Task description: When the line containing "[worst max-delay path, stage" is found in the data below, copy it and each line after it through the line containing "u_core/u_fifo/count_q[2]$_DFFE_PP0P_ | 0.11 | 9 |", exactly and with no others.

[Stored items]
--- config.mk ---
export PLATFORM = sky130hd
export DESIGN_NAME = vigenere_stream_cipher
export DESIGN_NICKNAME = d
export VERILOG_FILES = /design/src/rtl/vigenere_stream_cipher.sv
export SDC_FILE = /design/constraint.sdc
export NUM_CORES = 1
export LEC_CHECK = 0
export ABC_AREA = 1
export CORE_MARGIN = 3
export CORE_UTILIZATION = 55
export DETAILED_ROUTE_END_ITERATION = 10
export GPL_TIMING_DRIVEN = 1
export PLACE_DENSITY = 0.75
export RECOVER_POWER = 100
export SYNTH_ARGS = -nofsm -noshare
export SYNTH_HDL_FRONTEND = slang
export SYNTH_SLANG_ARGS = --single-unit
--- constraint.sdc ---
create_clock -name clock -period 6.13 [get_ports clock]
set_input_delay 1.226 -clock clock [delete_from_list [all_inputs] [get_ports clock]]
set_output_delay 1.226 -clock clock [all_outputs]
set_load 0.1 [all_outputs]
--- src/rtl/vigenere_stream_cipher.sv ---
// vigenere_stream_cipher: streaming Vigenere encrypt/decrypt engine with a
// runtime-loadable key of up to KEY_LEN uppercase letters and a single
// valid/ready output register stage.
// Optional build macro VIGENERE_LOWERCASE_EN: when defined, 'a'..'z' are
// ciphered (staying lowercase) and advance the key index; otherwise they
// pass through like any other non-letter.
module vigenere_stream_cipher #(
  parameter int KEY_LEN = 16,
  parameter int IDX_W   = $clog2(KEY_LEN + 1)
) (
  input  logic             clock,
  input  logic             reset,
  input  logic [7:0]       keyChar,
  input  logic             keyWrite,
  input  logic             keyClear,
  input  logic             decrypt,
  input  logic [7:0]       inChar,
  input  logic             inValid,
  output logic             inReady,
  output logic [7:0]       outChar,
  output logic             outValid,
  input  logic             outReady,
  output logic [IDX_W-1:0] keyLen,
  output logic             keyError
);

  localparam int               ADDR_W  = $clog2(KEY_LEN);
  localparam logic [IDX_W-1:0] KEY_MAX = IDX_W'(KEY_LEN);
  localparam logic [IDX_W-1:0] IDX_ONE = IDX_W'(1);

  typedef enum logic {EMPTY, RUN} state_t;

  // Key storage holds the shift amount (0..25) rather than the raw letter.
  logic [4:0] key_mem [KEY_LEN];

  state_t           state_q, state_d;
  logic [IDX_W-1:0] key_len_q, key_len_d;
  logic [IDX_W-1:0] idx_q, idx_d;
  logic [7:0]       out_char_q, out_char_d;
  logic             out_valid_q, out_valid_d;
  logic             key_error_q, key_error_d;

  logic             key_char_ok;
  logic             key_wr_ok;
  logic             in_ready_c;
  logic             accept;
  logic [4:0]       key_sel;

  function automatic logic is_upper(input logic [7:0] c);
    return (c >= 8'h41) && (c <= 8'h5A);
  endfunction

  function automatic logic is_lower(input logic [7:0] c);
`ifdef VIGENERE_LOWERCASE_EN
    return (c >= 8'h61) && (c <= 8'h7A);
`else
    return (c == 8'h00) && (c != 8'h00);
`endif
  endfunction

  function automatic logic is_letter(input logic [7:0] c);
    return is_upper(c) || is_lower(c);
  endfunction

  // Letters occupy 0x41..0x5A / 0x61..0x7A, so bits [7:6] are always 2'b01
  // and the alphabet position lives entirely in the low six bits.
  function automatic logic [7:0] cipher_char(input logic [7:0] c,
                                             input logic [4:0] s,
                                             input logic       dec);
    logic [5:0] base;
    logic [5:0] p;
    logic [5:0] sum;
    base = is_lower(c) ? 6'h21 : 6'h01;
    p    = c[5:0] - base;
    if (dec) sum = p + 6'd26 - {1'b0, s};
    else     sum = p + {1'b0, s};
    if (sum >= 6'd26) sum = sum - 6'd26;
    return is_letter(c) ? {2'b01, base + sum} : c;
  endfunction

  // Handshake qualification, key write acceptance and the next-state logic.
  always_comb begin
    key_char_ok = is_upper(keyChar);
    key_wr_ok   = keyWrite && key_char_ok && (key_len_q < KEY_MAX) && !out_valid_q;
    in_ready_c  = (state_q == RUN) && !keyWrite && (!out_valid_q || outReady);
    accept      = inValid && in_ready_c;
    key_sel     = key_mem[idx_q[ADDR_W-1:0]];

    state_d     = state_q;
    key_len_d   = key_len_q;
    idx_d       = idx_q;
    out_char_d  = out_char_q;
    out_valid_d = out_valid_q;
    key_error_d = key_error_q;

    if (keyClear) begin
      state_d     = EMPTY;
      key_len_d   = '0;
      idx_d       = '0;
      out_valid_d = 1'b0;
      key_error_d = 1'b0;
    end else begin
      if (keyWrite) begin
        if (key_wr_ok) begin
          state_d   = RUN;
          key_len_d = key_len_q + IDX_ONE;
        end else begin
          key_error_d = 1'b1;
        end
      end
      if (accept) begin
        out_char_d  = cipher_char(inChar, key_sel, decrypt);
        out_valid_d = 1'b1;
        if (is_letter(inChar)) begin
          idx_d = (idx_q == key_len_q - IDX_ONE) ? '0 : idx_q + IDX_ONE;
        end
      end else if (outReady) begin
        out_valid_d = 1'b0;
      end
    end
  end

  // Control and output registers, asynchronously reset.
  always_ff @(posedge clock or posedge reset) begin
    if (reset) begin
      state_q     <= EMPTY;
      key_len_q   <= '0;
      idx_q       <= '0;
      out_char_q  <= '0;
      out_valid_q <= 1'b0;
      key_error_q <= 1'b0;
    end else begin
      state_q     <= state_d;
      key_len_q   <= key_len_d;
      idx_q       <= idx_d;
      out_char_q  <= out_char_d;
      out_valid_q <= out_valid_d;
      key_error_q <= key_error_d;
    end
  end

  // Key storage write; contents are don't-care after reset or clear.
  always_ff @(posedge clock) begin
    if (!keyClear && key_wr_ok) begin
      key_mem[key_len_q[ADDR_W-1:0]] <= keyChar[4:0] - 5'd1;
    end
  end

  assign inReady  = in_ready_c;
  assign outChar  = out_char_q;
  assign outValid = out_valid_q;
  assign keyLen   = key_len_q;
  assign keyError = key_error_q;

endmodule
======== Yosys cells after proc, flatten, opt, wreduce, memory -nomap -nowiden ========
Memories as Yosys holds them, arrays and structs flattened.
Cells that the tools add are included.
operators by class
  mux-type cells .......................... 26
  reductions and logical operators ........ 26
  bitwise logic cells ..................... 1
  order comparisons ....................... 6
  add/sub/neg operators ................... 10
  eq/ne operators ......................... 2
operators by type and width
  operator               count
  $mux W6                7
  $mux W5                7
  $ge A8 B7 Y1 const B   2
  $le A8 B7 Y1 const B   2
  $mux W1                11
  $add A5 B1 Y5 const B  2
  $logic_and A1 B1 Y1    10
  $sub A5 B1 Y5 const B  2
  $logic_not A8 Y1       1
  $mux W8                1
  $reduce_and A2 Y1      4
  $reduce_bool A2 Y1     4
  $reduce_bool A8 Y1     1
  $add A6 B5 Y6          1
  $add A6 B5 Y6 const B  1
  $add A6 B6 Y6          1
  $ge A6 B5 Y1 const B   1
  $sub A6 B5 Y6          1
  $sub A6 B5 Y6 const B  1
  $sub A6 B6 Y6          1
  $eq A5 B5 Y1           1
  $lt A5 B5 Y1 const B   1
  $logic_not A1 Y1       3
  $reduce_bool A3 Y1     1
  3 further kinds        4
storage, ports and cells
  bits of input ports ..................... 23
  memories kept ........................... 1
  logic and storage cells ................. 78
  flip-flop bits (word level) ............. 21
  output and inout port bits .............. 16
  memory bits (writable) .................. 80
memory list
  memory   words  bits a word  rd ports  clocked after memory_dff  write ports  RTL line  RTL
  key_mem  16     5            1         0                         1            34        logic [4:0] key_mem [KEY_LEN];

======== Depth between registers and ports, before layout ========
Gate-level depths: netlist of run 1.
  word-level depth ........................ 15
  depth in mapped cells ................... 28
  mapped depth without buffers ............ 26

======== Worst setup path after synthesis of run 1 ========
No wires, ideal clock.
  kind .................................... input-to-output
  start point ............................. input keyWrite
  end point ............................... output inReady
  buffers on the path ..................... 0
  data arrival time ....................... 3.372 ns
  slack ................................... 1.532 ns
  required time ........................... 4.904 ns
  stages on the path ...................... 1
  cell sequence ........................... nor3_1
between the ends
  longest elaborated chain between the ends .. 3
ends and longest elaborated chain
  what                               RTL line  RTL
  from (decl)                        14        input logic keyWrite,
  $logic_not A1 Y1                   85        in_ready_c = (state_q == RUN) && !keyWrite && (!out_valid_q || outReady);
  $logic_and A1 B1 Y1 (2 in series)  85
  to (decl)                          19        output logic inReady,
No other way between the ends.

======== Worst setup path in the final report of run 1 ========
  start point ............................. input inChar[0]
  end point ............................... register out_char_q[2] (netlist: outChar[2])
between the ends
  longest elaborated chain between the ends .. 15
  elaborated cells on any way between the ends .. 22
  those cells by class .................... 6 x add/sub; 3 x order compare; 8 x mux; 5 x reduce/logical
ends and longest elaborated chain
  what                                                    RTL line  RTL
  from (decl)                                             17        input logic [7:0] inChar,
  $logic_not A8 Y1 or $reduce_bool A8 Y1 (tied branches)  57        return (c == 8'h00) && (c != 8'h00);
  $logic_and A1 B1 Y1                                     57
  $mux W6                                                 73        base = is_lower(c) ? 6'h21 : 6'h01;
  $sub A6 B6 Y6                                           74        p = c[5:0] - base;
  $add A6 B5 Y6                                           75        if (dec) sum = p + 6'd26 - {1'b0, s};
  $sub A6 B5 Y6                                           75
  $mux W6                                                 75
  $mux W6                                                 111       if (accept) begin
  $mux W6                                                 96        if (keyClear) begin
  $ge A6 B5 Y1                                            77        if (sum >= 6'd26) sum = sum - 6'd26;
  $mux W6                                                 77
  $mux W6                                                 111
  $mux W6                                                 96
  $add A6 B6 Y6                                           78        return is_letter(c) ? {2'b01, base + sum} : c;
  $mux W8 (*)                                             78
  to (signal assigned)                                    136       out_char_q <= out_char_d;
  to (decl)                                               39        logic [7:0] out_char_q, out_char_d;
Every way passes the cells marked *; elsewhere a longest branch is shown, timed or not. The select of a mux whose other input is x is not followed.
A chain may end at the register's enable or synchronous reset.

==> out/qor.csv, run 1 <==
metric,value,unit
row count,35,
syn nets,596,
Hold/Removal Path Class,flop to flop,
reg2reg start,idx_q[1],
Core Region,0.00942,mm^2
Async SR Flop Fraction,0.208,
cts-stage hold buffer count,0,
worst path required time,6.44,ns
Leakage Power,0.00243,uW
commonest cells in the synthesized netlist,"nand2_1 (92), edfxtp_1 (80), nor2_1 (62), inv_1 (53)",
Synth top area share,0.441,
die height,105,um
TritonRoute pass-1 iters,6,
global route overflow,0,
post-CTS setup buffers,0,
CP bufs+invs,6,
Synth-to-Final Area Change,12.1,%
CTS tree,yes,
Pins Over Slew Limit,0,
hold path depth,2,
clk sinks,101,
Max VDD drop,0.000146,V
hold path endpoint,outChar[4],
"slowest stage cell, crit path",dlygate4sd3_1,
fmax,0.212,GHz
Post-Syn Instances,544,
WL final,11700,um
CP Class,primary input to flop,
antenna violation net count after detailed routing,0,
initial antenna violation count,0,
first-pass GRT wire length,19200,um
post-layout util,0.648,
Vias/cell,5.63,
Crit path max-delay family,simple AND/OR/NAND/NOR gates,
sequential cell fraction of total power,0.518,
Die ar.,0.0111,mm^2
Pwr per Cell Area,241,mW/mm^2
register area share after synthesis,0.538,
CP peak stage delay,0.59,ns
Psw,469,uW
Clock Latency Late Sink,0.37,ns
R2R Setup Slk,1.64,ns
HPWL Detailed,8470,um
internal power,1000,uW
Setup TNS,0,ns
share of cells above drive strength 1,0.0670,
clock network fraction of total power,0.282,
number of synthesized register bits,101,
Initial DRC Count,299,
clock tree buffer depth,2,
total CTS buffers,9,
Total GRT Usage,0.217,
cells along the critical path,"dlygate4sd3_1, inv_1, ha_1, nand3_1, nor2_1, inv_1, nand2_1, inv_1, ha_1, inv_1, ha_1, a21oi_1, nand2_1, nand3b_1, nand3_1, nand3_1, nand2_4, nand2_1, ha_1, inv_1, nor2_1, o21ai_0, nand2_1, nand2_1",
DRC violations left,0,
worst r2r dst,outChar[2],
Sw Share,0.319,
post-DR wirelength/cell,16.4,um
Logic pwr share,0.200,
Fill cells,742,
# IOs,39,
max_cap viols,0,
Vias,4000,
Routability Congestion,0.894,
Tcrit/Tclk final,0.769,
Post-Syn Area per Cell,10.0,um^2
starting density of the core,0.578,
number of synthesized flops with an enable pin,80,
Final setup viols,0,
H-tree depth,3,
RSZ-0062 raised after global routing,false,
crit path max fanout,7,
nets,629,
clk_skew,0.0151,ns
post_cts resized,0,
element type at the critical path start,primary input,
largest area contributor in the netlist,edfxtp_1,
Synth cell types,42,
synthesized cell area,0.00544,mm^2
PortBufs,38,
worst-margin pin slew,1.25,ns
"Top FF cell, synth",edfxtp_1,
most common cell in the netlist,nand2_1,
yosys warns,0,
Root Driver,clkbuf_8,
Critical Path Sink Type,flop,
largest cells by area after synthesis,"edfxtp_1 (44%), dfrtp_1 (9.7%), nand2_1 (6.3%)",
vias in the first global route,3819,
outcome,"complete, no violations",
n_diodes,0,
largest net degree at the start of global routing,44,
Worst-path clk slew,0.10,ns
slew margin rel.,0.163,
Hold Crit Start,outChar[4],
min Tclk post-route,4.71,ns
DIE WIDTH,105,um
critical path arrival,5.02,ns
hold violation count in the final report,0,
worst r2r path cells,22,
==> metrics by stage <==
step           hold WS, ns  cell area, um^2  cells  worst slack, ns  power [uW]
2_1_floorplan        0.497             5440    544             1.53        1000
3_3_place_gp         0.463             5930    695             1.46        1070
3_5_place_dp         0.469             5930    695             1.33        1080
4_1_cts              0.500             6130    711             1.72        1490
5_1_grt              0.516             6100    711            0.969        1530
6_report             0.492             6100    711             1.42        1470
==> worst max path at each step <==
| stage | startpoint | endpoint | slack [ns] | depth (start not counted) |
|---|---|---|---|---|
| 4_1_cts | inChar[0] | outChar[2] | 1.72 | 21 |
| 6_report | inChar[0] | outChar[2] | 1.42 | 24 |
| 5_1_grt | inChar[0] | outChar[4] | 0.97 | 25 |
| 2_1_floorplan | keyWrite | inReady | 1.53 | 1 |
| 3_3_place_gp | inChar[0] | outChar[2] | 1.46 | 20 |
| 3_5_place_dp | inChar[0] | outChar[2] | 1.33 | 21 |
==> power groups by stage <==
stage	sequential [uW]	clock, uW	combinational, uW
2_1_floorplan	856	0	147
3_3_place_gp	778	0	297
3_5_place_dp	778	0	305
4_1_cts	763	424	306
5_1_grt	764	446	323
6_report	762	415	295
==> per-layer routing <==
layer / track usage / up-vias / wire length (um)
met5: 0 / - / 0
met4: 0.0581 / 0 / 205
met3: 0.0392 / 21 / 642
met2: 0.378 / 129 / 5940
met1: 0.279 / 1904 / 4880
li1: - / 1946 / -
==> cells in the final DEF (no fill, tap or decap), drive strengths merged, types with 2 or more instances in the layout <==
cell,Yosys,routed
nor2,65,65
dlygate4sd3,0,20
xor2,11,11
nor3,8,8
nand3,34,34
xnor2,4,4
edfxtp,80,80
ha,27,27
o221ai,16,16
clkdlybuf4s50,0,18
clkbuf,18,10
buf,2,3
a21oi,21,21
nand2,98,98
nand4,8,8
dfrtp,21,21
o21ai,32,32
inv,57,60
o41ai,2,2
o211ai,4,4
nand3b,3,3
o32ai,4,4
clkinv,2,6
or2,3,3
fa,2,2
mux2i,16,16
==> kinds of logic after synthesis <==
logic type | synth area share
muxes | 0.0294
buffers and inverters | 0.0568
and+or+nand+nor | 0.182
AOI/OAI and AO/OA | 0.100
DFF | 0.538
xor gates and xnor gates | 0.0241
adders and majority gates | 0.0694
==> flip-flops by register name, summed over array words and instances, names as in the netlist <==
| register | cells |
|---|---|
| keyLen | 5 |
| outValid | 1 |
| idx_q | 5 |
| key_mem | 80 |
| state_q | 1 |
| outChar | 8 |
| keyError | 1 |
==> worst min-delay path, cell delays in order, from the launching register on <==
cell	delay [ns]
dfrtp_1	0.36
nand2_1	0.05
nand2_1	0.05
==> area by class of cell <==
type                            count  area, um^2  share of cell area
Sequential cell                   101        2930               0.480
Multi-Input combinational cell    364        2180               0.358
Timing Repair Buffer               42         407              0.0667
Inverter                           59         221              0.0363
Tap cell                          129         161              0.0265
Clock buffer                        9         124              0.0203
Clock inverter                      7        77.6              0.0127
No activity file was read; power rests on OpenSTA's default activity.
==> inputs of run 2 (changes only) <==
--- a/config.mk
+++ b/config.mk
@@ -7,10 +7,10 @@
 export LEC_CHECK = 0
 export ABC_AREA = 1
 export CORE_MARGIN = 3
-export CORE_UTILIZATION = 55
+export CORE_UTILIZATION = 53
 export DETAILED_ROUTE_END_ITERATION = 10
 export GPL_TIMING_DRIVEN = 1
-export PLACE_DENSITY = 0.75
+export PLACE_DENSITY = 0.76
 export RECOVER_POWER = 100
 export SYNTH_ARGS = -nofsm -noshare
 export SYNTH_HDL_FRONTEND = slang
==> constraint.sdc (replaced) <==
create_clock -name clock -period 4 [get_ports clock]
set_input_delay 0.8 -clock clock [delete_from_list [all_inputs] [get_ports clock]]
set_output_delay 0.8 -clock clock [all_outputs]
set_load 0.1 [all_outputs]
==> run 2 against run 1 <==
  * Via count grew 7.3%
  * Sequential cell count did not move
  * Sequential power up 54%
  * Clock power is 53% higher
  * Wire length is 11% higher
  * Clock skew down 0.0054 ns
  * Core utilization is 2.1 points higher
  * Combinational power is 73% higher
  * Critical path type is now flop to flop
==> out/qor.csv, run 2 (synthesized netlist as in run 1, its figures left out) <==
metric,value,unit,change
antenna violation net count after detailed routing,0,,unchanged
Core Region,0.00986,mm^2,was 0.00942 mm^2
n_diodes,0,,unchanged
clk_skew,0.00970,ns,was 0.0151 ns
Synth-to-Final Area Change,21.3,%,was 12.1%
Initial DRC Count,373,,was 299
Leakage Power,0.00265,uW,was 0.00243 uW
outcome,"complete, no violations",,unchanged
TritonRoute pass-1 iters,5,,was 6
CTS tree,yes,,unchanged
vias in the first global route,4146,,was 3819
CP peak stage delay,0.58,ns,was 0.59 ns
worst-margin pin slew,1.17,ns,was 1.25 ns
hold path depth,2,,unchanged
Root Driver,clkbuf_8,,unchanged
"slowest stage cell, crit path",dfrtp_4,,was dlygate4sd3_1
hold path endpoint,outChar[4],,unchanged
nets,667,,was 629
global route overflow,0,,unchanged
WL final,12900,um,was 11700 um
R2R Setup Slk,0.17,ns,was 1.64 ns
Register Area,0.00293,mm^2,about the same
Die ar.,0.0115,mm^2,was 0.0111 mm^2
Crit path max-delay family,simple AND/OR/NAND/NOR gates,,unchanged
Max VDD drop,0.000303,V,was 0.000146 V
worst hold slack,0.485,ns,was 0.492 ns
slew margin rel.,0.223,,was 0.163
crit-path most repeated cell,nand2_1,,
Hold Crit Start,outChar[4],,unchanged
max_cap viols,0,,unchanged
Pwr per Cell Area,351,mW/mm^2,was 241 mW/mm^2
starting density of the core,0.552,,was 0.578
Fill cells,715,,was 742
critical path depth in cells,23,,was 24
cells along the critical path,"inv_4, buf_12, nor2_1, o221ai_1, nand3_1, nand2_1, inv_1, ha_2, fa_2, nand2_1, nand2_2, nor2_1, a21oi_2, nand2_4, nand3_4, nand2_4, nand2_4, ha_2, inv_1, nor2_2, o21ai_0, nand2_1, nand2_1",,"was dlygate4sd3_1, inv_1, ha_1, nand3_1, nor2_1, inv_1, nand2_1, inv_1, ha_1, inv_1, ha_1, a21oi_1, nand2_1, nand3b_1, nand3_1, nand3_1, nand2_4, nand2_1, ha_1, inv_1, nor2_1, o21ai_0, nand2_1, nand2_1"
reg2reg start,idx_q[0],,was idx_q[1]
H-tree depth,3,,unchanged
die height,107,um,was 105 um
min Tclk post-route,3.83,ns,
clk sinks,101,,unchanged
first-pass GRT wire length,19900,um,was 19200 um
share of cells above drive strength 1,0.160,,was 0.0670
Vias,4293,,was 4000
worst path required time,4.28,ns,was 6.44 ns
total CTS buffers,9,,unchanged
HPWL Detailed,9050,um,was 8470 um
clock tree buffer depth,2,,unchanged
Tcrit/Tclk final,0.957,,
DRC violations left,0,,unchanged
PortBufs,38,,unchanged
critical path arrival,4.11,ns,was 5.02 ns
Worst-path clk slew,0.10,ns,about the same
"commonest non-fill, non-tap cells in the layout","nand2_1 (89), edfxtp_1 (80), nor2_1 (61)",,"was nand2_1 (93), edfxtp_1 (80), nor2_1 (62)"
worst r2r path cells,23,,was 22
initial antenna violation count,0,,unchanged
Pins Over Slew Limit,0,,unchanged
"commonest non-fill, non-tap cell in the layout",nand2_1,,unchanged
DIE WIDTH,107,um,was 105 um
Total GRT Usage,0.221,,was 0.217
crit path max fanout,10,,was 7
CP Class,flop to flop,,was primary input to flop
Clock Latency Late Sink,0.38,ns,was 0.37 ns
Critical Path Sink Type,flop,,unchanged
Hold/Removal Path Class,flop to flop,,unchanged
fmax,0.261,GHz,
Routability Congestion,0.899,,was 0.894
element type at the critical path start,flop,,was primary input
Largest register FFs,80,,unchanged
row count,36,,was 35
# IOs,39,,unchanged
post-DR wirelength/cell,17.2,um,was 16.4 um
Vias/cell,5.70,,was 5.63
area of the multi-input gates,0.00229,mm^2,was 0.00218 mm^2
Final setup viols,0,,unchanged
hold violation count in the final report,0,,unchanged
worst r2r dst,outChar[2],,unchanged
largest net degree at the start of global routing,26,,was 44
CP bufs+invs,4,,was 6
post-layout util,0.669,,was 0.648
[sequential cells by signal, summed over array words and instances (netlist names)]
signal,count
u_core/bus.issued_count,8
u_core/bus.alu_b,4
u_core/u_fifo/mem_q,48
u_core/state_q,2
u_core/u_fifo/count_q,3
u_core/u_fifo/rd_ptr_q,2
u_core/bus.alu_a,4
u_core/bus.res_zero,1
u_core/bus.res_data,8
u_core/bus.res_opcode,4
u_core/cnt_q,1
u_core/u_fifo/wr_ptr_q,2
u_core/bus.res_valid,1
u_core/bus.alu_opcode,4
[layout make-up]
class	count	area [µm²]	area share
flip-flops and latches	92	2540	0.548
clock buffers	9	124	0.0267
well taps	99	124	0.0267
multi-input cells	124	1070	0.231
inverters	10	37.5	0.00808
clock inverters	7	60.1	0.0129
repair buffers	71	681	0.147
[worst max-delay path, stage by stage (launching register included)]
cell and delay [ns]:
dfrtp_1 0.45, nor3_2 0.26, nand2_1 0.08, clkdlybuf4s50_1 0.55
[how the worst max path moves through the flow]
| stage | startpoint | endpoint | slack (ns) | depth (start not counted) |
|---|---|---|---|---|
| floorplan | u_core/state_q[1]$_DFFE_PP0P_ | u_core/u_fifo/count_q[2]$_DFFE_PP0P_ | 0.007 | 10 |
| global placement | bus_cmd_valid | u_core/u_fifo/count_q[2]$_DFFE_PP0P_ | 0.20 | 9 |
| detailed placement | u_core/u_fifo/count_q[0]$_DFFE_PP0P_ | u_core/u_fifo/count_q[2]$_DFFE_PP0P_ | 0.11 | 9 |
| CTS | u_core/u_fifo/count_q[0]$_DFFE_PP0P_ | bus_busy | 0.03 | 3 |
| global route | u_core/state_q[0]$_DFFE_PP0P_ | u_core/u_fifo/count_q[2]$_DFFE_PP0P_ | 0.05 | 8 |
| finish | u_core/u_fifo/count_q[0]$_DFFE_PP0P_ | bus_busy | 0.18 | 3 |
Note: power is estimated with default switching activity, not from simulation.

Exercise answer:
[worst max-delay path, stage by stage (launching register included)]
cell and delay [ns]:
dfrtp_1 0.45, nor3_2 0.26, nand2_1 0.08, clkdlybuf4s50_1 0.55
[how the worst max path moves through the flow]
| stage | startpoint | endpoint | slack (ns) | depth (start not counted) |
|---|---|---|---|---|
| floorplan | u_core/state_q[1]$_DFFE_PP0P_ | u_core/u_fifo/count_q[2]$_DFFE_PP0P_ | 0.007 | 10 |
| global placement | bus_cmd_valid | u_core/u_fifo/count_q[2]$_DFFE_PP0P_ | 0.20 | 9 |
| detailed placement | u_core/u_fifo/count_q[0]$_DFFE_PP0P_ | u_core/u_fifo/count_q[2]$_DFFE_PP0P_ | 0.11 | 9 |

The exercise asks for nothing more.